→ Exercise details
Word for word, retype the first line of the records and every following line through the one containing "export SETUP_SLACK_MARGIN = 1.5".

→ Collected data

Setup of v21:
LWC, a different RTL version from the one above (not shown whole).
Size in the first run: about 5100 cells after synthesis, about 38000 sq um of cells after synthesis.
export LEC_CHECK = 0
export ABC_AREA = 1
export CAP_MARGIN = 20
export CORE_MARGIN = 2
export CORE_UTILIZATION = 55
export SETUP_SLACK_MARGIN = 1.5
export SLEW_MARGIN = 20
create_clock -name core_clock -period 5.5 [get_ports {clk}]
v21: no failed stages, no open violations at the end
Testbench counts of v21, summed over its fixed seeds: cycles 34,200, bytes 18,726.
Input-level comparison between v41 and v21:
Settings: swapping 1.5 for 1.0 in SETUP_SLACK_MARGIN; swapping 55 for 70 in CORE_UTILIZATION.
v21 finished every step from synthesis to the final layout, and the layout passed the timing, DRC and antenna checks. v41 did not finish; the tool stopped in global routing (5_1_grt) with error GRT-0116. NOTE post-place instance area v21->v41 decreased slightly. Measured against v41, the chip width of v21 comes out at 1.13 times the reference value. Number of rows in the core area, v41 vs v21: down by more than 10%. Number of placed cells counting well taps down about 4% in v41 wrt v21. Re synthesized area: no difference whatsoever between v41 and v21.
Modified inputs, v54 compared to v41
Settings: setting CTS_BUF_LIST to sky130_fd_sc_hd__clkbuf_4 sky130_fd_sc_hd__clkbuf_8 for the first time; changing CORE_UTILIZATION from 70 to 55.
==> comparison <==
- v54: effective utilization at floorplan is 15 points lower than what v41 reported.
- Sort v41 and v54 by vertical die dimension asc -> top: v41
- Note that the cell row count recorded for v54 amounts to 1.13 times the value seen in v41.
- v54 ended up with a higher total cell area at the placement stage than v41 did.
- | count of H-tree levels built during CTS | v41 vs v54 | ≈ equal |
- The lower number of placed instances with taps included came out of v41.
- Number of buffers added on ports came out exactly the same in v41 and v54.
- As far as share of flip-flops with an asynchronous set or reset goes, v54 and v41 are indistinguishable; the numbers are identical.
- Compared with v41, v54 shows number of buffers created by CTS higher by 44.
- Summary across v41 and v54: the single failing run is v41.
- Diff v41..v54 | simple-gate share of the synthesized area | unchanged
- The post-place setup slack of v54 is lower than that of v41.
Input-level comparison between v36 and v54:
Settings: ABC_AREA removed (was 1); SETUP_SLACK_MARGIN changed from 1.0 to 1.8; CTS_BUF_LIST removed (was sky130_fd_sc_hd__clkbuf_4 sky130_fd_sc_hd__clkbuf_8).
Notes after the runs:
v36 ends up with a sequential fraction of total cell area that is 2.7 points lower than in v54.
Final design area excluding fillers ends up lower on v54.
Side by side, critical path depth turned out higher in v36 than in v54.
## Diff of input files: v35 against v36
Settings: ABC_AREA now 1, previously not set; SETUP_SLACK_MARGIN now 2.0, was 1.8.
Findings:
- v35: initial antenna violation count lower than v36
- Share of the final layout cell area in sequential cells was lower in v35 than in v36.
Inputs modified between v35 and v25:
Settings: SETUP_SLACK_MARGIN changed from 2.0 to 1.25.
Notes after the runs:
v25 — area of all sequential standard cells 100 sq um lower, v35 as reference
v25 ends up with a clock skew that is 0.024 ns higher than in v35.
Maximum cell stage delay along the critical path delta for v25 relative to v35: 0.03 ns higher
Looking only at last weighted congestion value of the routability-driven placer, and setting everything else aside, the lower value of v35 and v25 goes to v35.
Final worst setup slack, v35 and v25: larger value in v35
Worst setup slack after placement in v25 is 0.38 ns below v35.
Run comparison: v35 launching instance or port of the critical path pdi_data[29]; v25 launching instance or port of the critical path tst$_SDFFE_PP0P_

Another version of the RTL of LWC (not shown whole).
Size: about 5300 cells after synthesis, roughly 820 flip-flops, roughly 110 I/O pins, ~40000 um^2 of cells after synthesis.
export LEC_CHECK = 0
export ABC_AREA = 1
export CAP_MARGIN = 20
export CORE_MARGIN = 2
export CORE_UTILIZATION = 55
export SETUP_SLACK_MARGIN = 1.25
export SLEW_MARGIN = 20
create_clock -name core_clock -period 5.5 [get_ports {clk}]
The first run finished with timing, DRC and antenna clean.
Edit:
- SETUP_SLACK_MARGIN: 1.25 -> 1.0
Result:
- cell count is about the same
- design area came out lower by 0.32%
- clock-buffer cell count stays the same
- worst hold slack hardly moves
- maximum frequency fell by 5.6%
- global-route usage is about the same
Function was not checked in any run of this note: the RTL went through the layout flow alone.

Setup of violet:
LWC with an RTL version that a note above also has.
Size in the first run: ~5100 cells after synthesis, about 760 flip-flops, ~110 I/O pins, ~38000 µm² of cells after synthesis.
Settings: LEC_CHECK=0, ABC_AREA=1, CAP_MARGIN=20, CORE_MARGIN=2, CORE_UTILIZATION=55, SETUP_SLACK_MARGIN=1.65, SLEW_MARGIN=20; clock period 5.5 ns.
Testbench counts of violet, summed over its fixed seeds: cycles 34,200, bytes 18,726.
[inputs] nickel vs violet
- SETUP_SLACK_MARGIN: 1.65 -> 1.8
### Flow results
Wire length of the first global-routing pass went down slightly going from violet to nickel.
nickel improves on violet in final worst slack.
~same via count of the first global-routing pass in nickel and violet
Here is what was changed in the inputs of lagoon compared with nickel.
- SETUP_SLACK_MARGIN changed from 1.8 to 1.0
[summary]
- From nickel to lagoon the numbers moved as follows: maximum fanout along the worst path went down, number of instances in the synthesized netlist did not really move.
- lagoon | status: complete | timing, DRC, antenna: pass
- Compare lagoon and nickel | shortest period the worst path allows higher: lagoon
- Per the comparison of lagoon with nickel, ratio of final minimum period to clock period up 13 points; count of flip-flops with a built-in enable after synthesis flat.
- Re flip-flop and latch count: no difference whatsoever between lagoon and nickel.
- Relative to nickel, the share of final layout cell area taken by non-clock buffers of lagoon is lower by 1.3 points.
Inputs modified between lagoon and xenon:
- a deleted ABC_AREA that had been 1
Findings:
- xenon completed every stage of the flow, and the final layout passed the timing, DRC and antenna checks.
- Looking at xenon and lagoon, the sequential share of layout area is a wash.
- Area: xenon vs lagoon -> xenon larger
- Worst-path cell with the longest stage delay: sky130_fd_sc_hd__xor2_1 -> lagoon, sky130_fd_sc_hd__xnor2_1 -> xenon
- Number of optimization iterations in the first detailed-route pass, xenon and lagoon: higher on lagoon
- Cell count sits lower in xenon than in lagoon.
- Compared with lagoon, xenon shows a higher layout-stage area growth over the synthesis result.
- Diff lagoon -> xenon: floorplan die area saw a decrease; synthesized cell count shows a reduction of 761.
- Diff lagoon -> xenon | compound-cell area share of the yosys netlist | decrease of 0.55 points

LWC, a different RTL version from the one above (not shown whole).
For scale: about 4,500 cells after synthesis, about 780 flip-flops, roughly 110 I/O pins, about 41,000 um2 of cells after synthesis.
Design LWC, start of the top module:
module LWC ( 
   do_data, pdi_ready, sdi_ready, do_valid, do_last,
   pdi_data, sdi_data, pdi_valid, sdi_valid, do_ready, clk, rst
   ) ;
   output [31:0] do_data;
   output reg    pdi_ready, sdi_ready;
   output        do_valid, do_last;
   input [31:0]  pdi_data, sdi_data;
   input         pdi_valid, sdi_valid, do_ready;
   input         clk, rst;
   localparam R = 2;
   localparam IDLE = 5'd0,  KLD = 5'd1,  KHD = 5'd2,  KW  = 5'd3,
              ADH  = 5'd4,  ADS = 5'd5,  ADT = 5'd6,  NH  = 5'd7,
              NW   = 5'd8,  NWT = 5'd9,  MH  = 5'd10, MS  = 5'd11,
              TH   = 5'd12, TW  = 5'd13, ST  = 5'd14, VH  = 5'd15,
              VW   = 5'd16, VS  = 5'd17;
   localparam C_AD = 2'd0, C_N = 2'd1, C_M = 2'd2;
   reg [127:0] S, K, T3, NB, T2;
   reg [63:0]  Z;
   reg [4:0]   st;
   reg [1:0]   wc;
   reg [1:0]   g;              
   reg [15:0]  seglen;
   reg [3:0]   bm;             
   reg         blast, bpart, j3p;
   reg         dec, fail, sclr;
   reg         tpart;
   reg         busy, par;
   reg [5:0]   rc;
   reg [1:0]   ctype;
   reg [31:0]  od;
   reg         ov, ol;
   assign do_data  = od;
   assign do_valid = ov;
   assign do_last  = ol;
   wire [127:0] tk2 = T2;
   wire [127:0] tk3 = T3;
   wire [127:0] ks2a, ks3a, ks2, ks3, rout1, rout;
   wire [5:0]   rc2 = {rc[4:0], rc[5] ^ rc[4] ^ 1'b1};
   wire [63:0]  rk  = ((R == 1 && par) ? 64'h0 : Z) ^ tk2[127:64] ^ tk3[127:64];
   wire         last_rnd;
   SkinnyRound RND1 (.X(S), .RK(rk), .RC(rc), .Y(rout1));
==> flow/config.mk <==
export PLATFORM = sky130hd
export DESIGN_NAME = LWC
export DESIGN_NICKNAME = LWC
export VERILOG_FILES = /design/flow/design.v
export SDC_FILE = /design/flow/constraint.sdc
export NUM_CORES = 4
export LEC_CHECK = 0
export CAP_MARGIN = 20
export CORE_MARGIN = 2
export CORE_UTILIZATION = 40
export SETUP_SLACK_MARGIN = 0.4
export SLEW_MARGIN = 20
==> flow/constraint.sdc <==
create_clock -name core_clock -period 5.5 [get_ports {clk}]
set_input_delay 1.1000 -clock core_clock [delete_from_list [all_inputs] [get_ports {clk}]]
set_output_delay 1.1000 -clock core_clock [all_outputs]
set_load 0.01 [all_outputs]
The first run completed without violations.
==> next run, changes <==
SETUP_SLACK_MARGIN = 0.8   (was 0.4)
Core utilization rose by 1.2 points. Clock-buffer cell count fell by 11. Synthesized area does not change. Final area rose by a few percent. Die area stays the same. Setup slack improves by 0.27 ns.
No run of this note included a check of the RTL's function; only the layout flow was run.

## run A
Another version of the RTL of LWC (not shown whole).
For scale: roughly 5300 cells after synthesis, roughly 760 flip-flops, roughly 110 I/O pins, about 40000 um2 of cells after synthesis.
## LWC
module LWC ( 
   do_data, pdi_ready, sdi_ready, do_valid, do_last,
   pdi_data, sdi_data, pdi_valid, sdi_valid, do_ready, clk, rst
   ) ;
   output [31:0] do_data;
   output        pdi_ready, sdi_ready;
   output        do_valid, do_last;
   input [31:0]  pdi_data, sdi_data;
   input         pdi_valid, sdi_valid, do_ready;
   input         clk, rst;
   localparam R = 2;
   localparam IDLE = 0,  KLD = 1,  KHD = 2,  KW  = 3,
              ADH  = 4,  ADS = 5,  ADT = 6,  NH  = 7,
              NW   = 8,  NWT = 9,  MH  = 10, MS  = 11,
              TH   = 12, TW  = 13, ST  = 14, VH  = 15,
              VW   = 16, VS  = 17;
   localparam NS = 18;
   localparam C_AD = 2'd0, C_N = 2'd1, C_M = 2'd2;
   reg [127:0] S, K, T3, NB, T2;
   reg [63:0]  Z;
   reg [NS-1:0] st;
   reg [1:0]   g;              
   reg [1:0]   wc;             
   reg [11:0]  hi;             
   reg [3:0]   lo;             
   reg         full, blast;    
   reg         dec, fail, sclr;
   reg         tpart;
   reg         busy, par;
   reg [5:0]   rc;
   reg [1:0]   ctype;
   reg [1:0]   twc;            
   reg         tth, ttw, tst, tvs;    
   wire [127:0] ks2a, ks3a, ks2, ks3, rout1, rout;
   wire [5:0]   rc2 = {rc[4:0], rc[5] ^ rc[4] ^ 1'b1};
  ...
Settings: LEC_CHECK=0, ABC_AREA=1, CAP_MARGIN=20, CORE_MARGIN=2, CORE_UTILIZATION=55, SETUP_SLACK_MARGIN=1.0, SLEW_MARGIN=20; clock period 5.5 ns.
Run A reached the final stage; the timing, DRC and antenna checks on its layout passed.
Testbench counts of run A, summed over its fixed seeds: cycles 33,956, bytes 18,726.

→ Output of the exercise
Setup of v21:
LWC, a different RTL version from the one above (not shown whole).
Size in the first run: about 5100 cells after synthesis, about 38000 sq um of cells after synthesis.
export LEC_CHECK = 0
export ABC_AREA = 1
export CAP_MARGIN = 20
export CORE_MARGIN = 2
export CORE_UTILIZATION = 55
export SETUP_SLACK_MARGIN = 1.5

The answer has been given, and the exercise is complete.